Network send rate is how many times per second do you send the new transform info. Default is 9, as in every 100ms or so.
The rest is self explanatory I think. But ask if you don’t understand. I just started exploring it like yesterday, and didn’t mess much with multiplayer stuff before UNET so I’m pretty green too.
@LucasZombieMontec If you don’t feel comfortable implementing the interpolation yourself look on YouTube for GamerToGameDeveloper. I cant get the link but he’s here on the forum too. He has a video on manually doing interpolation in his UNet series that I think is a solid base. It’s good to learn how these things work a little under the hood in my opinion anyway so you can tweak to your games needs if needed
when testing this in the latest build 5.1.0 it seems that the least choppy feel is with Sync Transform. also increase the Network send rate, this should work fine if you plan on using this to test with till it gets fixed. however I do not know much about networking, but playing around with it I got some nice results without jitter. Good luck
I’m also hoping for more information on network transform interpolation.

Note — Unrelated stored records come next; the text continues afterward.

File: src/rtl/axi4_lite_regfile.sv
// AXI4-Lite responder exposing NREGS byte-writable registers, with the register
// contents exported flat and a one-cycle strobe on every in-range commit.
module axi4_lite_regfile #(
    parameter int AWIDTH = 12,
    parameter int DWIDTH = 32,
    parameter int SWIDTH = DWIDTH / 8,
    parameter int NREGS  = 16
) (
    input  logic                      i_aClk,
    input  logic                      i_aReset,
    input  logic                      i_arValid,
    output logic                      o_arReady,
    input  logic [AWIDTH-1:0]         i_arAddr,
    input  logic [2:0]                i_arProt,
    output logic                      o_rValid,
    input  logic                      i_rReady,
    output logic [DWIDTH-1:0]         o_rData,
    output logic [1:0]                o_rResp,
    input  logic                      i_awValid,
    output logic                      o_awReady,
    input  logic [AWIDTH-1:0]         i_awAddr,
    input  logic [2:0]                i_awProt,
    input  logic                      i_wValid,
    output logic                      o_wReady,
    input  logic [DWIDTH-1:0]         i_wData,
    input  logic [SWIDTH-1:0]         i_wStrb,
    output logic                      o_bValid,
    input  logic                      i_bReady,
    output logic [1:0]                o_bResp,
    output logic [NREGS*DWIDTH-1:0]   o_regs,
    output logic                      o_wrStb,
    output logic [$clog2(NREGS)-1:0]  o_wrIdx
);

    localparam int BW = $clog2(SWIDTH);
    localparam int IW = $clog2(NREGS);
    localparam logic [AWIDTH:0] SPAN = (AWIDTH + 1)'(NREGS * SWIDTH);

    typedef enum logic [1:0] {
        RESP_OKAY   = 2'b00,
        RESP_SLVERR = 2'b10
    } resp_e;

    logic [DWIDTH-1:0] regs_q [NREGS];
    logic [DWIDTH-1:0] regs_d [NREGS];
    logic              aw_held_q, aw_held_d;
    logic [AWIDTH-1:0] aw_addr_q, aw_addr_d;
    logic              w_held_q, w_held_d;
    logic [DWIDTH-1:0] w_data_q, w_data_d;
    logic [SWIDTH-1:0] w_strb_q, w_strb_d;
    logic              b_valid_q, b_valid_d;
    resp_e             b_resp_q, b_resp_d;
    logic              r_valid_q, r_valid_d;
    logic [DWIDTH-1:0] r_data_q, r_data_d;
    resp_e             r_resp_q, r_resp_d;
    logic              wr_stb_q, wr_stb_d;
    logic [IW-1:0]     wr_idx_q, wr_idx_d;

    logic          aw_hs, w_hs, ar_hs, commit;
    logic          aw_in_range, ar_in_range;
    logic [IW-1:0] aw_idx, ar_idx;
    logic          unused_prot;

    assign unused_prot = ^{i_arProt, i_awProt};

    assign o_awReady = ~i_aReset & ~aw_held_q;
    assign o_wReady  = ~i_aReset & ~w_held_q;
    assign o_arReady = ~i_aReset & ~r_valid_q;

    assign aw_hs = i_awValid & o_awReady;
    assign w_hs  = i_wValid & o_wReady;
    assign ar_hs = i_arValid & o_arReady;

    assign aw_idx      = aw_addr_q[BW +: IW];
    assign ar_idx      = i_arAddr[BW +: IW];
    assign aw_in_range = {1'b0, aw_addr_q} < SPAN;
    assign ar_in_range = {1'b0, i_arAddr} < SPAN;

    // A held pair may commit only when the B slot is free or being drained now.
    assign commit = aw_held_q & w_held_q & (~b_valid_q | i_bReady);

    // NOTE: every variable gets its hold value first, so no path leaves one unassigned (no latches).
    always_comb begin
        regs_d    = regs_q;
        aw_held_d = aw_held_q;
        aw_addr_d = aw_addr_q;
        w_held_d  = w_held_q;
        w_data_d  = w_data_q;
        w_strb_d  = w_strb_q;
        b_valid_d = b_valid_q;
        b_resp_d  = b_resp_q;
        r_valid_d = r_valid_q;
        r_data_d  = r_data_q;
        r_resp_d  = r_resp_q;
        wr_stb_d  = 1'b0;
        wr_idx_d  = wr_idx_q;

        if (aw_hs) begin
            aw_held_d = 1'b1;
            aw_addr_d = i_awAddr;
        end
        if (w_hs) begin
            w_held_d = 1'b1;
            w_data_d = i_wData;
            w_strb_d = i_wStrb;
        end

        if (commit) begin
            aw_held_d = 1'b0;
            w_held_d  = 1'b0;
            b_valid_d = 1'b1;
            b_resp_d  = aw_in_range ? RESP_OKAY : RESP_SLVERR;
            if (aw_in_range) begin
                wr_stb_d = 1'b1;
                wr_idx_d = aw_idx;
                for (int b = 0; b < SWIDTH; b++) begin
                    if (w_strb_q[b]) regs_d[aw_idx][8*b +: 8] = w_data_q[8*b +: 8];
                end
            end
        end else if (i_bReady) begin
            b_valid_d = 1'b0;
        end

        // Reads sample regs_q, so a same-edge commit is not yet visible.
        if (ar_hs) begin
            r_valid_d = 1'b1;
            r_data_d  = ar_in_range ? regs_q[ar_idx] : '0;
            r_resp_d  = ar_in_range ? RESP_OKAY : RESP_SLVERR;
        end else if (i_rReady) begin
            r_valid_d = 1'b0;
        end
    end

    // NOTE: state updates use non-blocking assignments so every flop samples pre-edge values.
    always_ff @(posedge i_aClk) begin
        if (i_aReset) begin
            // NOTE: the register array is reset too, since fabric logic sees o_regs directly.
            regs_q    <= '{default: '0};
            aw_held_q <= 1'b0;
            aw_addr_q <= '0;
            w_held_q  <= 1'b0;
            w_data_q  <= '0;
            w_strb_q  <= '0;
            b_valid_q <= 1'b0;
            b_resp_q  <= RESP_OKAY;
            r_valid_q <= 1'b0;
            r_data_q  <= '0;
            r_resp_q  <= RESP_OKAY;
            wr_stb_q  <= 1'b0;
            wr_idx_q  <= '0;
        end else begin
            regs_q    <= regs_d;
            aw_held_q <= aw_held_d;
            aw_addr_q <= aw_addr_d;
            w_held_q  <= w_held_d;
            w_data_q  <= w_data_d;
            w_strb_q  <= w_strb_d;
            b_valid_q <= b_valid_d;
            b_resp_q  <= b_resp_d;
            r_valid_q <= r_valid_d;
            r_data_q  <= r_data_d;
            r_resp_q  <= r_resp_d;
            wr_stb_q  <= wr_stb_d;
            wr_idx_q  <= wr_idx_d;
        end
    end

    assign o_rValid = r_valid_q;
    assign o_rData  = r_data_q;
    assign o_rResp  = r_resp_q;
    assign o_bValid = b_valid_q;
    assign o_bResp  = b_resp_q;
    assign o_wrStb  = wr_stb_q;
    assign o_wrIdx  = wr_idx_q;

    for (genvar k = 0; k < NREGS; k++) begin : g_regs_out
        assign o_regs[k*DWIDTH +: DWIDTH] = regs_q[k];
    end

endmodule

I use network transform for synching NPC monsters. I use Sync Transform with the highest send rate of 29. Interpolation seems to have no effect here. At least, I haven’t noticed any differences between test values of 1.0, 5.0 and 0.1. However, it would be nice if it is added because even on LAN, monster movement is a bit stuttering and not completely smooth.
(It seems to work fine when set to transform mode and no rigidbody, though it doesn’t appear to work when nested as a child object. Add the NetworkVisualizer gameobject to help figure out what’s going on)
Does anybody have any info about Sync Transform interpolation yet? I can’t seem to see any difference between Interpolate Mover values between 1 and 0.00001.
I haven’t touched the multiplayer in a while, but that interpolation setting was only for rigidbody last time I played with it. And from what I’ve heard, you’re best off making your own system for interpolation. There’s user tutorials you can find on youtube. Just make sure to seach for UNET (and maybe in time period after the release) so you get the new multiplayer videos not the old ones.
Yea I think I found a good UNet tutorial from the Youtube channel GTGD, but I’m just worried that sending all those commands every FixedUpdate() tick would be bad for the network traffic. I don’t know much about networking though, so I might be worried about nothing.
I just got matchmaker working and on the computer that created the room, everything moves around fine. On computers that join a room, it’s all jittery. I messed around with changing the setting in the inspector while it was running and saw no efffect. Does anyone know if changing them while its running is ok? or do I have to actually stop the game, make the changes and thenstart it up again?
I was so disappointed. I got the matchmaking working and two 3d characters running around in the same scene, except the client (joined) computer, the character was all jittery.
Anyone solved this? I wish Unity would chime in on this thread.
I’m pretty sure you have to build every time you change something. Try first getting it running smooth on the same computer. In other words run a few instances of the game on the same computer at the same time.